▶ ABOUT THIS TASK
Instruction for the data below: set down exactly the lines from the line with "sky130_fd_sc_hd__buf_12: 2" to the line with "sky130_fd_sc_hd__mux2i_1,280", inclusive, and no others.

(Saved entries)

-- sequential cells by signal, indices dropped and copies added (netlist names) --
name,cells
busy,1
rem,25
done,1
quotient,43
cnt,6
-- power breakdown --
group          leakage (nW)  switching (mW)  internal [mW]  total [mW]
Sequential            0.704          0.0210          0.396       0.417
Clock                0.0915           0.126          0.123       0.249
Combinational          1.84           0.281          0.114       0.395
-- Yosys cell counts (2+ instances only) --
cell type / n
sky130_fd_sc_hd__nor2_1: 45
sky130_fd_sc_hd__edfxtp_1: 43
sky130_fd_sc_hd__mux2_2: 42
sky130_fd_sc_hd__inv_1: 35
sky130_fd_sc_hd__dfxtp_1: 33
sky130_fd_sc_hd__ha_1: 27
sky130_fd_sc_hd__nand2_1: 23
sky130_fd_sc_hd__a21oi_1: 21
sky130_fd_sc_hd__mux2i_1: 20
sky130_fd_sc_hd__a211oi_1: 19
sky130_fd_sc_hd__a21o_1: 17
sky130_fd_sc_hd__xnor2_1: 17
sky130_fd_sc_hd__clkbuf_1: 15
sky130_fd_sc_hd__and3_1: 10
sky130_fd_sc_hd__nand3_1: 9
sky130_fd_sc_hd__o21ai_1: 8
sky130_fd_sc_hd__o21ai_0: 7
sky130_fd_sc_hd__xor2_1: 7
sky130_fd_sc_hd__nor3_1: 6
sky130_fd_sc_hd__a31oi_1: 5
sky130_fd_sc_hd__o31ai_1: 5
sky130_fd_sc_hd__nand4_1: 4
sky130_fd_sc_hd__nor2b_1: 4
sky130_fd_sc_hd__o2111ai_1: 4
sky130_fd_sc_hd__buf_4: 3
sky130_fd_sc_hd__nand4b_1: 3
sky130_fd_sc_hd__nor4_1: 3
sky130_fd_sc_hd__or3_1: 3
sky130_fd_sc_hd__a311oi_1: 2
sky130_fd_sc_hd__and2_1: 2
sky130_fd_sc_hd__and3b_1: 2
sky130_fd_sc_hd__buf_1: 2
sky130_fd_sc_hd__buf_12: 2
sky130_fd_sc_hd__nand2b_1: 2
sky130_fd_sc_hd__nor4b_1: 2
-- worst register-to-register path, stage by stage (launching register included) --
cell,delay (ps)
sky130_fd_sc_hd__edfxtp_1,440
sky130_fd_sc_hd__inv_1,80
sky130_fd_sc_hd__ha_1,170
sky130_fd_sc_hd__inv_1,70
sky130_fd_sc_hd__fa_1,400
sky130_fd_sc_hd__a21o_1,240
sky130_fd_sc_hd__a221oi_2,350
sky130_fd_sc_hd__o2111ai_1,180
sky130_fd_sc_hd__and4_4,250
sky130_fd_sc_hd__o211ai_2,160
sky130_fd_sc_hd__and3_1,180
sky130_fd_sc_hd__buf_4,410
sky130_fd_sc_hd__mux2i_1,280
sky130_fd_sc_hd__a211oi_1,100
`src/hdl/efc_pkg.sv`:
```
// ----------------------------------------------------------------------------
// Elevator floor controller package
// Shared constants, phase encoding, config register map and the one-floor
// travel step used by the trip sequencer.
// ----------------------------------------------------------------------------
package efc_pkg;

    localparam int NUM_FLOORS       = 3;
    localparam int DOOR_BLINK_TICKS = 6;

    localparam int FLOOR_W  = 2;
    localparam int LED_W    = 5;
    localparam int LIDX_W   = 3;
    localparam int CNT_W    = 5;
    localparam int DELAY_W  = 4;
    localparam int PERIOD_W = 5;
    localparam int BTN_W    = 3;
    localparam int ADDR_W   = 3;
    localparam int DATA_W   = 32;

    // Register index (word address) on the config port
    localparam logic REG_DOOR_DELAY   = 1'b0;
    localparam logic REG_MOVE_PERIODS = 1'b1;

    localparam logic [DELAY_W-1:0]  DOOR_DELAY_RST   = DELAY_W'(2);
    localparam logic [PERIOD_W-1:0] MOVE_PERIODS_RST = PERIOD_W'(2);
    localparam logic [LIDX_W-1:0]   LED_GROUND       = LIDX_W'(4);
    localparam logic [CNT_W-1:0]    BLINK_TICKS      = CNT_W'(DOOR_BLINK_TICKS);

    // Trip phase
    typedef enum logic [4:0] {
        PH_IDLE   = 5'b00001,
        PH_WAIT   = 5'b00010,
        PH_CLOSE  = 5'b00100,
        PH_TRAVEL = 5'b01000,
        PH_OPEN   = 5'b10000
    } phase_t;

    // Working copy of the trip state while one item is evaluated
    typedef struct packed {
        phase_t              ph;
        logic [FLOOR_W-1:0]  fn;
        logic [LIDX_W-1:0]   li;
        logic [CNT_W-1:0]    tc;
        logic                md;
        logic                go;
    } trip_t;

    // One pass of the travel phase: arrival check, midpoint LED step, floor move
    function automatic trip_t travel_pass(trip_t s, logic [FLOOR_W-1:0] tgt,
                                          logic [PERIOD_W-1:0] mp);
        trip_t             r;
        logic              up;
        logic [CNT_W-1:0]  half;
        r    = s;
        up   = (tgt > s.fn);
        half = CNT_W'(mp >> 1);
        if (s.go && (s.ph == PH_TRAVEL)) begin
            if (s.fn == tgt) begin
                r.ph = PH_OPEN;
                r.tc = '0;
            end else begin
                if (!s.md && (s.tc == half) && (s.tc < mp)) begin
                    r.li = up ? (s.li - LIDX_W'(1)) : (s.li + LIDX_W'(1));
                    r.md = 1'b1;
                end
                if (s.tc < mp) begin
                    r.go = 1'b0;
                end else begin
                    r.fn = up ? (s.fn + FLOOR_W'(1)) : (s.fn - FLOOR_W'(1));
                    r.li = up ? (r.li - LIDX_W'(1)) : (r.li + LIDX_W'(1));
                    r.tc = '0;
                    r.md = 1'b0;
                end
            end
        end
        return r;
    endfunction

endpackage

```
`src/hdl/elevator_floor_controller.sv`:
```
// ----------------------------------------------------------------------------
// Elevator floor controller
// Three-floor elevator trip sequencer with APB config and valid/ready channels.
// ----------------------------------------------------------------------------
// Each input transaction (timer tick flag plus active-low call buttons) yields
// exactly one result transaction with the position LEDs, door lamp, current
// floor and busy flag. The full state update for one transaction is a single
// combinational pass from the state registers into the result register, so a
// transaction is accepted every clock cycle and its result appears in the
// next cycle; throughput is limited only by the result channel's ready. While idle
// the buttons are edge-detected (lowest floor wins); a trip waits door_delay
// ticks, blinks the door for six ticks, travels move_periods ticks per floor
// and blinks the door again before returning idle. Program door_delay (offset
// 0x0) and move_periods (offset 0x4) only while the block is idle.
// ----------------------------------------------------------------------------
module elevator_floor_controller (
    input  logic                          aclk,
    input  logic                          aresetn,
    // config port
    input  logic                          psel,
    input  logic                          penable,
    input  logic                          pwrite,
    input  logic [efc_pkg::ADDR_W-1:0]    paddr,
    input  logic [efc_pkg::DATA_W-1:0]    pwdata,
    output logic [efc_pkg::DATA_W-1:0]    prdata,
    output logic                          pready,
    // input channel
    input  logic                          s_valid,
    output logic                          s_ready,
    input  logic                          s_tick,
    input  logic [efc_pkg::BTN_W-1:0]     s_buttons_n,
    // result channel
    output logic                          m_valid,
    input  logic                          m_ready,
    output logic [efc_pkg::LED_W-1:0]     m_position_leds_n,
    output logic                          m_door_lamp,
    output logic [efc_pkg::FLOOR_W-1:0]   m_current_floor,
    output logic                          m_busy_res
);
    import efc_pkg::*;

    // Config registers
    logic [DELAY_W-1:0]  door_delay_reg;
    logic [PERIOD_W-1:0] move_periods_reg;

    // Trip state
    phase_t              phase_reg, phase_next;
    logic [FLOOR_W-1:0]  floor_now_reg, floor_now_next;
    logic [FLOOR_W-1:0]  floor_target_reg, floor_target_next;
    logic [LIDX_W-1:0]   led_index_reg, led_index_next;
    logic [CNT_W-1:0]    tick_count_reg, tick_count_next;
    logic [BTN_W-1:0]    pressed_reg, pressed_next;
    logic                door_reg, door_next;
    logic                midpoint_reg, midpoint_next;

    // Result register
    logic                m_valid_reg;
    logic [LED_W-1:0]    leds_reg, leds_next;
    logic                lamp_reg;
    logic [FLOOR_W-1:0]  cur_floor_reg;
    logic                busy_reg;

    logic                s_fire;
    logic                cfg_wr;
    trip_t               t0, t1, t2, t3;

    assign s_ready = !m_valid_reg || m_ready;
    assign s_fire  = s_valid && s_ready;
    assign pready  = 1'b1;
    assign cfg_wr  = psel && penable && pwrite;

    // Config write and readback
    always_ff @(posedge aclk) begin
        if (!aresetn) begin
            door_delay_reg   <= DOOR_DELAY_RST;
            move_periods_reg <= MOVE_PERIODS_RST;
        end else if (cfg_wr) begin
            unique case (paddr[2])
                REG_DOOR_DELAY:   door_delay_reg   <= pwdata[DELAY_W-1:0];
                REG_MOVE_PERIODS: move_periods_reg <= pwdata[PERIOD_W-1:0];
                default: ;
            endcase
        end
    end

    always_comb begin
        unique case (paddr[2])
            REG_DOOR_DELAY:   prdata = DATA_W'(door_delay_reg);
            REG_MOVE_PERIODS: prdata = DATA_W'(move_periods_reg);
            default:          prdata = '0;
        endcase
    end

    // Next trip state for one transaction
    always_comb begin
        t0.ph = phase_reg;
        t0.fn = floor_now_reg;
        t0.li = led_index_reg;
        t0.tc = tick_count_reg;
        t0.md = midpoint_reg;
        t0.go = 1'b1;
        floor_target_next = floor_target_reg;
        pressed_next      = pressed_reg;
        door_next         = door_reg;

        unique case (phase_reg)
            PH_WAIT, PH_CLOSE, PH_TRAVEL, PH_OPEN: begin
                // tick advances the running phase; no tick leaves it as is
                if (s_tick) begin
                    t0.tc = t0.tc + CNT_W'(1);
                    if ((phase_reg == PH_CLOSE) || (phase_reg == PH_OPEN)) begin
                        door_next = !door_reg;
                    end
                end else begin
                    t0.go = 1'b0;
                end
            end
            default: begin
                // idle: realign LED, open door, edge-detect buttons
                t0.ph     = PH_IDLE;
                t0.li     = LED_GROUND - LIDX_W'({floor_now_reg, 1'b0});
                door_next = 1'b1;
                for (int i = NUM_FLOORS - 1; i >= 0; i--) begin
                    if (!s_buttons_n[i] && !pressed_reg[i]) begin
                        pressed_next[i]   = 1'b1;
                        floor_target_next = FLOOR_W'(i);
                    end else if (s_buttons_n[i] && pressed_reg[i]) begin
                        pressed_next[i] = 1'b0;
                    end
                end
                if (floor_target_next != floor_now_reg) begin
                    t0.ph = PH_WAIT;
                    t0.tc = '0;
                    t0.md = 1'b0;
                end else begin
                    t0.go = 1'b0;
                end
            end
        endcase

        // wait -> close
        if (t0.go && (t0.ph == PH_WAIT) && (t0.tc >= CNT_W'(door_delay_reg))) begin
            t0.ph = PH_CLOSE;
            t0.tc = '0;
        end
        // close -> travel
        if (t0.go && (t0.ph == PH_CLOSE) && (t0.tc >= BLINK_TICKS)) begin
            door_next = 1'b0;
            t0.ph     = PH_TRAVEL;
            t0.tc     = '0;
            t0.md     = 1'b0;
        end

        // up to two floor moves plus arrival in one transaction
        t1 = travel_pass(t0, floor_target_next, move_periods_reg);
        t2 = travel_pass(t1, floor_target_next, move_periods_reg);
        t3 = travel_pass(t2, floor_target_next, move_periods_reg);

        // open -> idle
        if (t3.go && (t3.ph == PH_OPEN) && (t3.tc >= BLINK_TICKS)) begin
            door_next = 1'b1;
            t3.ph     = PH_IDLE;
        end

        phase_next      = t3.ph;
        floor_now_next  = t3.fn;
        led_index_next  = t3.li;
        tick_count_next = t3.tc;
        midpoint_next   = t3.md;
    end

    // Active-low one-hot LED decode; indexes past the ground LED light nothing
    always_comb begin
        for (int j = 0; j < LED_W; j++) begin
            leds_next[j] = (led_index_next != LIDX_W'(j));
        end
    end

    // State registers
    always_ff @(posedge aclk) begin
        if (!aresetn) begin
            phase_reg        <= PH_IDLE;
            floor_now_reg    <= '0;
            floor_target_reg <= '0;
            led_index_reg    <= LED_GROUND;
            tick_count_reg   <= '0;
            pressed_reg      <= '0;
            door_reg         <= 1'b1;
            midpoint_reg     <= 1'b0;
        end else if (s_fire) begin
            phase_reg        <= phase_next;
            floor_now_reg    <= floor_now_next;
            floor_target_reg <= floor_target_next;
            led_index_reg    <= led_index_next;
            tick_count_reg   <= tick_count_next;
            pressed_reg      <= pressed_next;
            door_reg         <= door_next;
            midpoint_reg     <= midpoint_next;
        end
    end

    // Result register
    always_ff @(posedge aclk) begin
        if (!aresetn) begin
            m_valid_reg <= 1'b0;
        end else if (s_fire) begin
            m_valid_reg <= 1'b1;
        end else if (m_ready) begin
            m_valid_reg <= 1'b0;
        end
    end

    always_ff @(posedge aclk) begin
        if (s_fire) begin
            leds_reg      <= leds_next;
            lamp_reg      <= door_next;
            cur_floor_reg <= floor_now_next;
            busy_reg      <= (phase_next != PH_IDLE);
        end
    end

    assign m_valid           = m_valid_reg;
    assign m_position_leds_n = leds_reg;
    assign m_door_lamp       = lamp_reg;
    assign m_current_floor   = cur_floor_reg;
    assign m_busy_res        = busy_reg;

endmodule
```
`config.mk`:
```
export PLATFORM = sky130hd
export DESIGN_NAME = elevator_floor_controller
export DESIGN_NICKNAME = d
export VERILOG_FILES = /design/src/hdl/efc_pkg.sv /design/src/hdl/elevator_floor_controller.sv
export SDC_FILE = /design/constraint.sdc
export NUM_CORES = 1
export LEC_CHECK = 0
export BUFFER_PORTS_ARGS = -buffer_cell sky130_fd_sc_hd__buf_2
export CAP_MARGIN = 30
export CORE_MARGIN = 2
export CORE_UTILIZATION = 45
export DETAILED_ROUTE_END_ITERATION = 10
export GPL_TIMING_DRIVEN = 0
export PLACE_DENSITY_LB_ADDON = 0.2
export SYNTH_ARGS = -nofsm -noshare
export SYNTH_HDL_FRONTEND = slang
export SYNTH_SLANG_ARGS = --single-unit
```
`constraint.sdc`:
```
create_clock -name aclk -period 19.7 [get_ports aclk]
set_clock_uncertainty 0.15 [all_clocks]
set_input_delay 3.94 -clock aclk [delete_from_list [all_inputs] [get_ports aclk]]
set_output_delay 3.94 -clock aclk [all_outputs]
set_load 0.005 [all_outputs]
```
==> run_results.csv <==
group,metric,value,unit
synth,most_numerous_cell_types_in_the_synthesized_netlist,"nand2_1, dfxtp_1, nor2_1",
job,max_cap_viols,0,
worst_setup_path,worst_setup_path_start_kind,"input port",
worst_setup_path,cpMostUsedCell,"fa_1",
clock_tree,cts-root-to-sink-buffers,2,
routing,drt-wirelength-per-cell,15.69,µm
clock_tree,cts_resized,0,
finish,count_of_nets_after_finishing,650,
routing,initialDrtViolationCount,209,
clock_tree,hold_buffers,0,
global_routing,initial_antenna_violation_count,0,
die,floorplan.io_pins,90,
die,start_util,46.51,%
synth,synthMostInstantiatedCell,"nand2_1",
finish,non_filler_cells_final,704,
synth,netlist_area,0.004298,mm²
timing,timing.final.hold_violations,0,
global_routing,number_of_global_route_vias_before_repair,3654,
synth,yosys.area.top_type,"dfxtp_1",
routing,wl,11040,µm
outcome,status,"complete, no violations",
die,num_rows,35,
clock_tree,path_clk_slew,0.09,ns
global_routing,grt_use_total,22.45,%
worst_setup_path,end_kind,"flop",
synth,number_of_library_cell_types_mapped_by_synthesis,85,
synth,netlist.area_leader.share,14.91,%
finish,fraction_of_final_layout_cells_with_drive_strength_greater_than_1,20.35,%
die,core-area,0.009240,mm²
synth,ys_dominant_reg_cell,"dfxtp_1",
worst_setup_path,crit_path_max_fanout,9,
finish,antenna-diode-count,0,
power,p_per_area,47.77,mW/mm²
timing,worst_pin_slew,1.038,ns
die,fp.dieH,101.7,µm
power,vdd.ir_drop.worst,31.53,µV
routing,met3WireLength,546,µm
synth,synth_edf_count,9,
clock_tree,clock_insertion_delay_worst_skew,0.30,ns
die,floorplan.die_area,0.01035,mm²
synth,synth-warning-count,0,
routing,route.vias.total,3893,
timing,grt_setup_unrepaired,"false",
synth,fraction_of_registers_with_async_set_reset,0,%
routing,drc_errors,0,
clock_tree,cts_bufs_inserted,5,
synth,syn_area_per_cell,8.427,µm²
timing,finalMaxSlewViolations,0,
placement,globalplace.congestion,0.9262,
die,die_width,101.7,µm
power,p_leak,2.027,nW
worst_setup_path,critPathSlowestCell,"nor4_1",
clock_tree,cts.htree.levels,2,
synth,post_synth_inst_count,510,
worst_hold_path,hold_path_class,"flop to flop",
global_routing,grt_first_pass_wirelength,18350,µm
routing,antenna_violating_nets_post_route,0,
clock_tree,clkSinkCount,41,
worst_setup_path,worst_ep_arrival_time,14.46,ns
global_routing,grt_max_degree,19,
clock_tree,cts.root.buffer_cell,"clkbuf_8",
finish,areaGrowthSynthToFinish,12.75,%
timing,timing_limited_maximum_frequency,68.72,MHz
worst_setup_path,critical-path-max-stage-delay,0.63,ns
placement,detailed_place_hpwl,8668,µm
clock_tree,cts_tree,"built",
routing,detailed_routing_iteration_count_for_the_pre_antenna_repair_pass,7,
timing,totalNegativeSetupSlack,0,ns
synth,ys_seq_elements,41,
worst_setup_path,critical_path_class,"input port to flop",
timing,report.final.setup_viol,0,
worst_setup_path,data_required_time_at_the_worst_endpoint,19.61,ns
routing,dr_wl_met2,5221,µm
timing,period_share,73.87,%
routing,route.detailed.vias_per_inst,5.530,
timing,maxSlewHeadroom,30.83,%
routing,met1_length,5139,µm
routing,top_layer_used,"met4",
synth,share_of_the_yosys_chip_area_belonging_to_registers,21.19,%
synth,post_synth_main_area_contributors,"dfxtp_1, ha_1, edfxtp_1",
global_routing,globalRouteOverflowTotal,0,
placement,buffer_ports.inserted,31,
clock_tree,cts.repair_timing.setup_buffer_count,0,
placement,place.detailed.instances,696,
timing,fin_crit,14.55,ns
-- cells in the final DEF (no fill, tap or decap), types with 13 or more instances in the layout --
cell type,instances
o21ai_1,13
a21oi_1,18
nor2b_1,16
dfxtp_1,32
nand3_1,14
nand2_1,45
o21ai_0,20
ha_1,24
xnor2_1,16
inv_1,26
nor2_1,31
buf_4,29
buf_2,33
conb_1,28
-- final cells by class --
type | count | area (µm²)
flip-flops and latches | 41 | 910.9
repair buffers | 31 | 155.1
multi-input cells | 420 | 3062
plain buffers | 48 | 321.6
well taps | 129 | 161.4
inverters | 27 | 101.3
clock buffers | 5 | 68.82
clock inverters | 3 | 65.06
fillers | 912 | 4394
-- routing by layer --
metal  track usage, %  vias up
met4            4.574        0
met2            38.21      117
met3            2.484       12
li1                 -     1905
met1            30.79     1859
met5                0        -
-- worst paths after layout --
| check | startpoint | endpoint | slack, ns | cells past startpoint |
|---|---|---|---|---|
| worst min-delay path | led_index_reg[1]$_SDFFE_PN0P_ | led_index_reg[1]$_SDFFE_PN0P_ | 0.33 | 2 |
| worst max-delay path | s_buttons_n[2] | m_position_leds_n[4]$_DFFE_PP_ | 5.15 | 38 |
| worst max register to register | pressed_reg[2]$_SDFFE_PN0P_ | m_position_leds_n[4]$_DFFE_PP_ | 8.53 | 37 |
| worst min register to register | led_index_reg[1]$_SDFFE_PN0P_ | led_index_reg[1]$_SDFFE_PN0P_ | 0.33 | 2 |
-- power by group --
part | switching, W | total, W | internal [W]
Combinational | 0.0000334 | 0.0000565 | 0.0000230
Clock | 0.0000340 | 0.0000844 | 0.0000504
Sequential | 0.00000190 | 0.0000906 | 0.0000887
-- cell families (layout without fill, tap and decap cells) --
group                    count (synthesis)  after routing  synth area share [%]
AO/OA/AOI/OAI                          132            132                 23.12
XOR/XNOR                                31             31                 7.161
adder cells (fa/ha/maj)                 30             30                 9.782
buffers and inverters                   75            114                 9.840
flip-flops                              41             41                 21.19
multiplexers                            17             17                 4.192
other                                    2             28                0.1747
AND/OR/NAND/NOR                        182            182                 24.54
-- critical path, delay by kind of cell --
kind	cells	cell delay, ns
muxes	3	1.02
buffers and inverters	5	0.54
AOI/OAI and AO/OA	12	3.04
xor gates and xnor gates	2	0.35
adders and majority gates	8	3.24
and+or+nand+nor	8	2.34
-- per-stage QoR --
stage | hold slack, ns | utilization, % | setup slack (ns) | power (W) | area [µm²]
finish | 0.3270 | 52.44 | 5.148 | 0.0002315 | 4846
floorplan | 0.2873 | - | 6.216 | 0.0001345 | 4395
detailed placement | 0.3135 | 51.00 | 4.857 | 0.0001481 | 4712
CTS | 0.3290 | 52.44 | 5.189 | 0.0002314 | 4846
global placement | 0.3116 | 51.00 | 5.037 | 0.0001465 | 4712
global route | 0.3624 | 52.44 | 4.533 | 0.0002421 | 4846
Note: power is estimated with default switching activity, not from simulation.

▶ RESPONSE BOX
sky130_fd_sc_hd__buf_12: 2
sky130_fd_sc_hd__nand2b_1: 2
sky130_fd_sc_hd__nor4b_1: 2
-- worst register-to-register path, stage by stage (launching register included) --
cell,delay (ps)
sky130_fd_sc_hd__edfxtp_1,440
sky130_fd_sc_hd__inv_1,80
sky130_fd_sc_hd__ha_1,170
sky130_fd_sc_hd__inv_1,70
sky130_fd_sc_hd__fa_1,400
sky130_fd_sc_hd__a21o_1,240
sky130_fd_sc_hd__a221oi_2,350
sky130_fd_sc_hd__o2111ai_1,180
sky130_fd_sc_hd__and4_4,250
sky130_fd_sc_hd__o211ai_2,160
sky130_fd_sc_hd__and3_1,180
sky130_fd_sc_hd__buf_4,410
sky130_fd_sc_hd__mux2i_1,280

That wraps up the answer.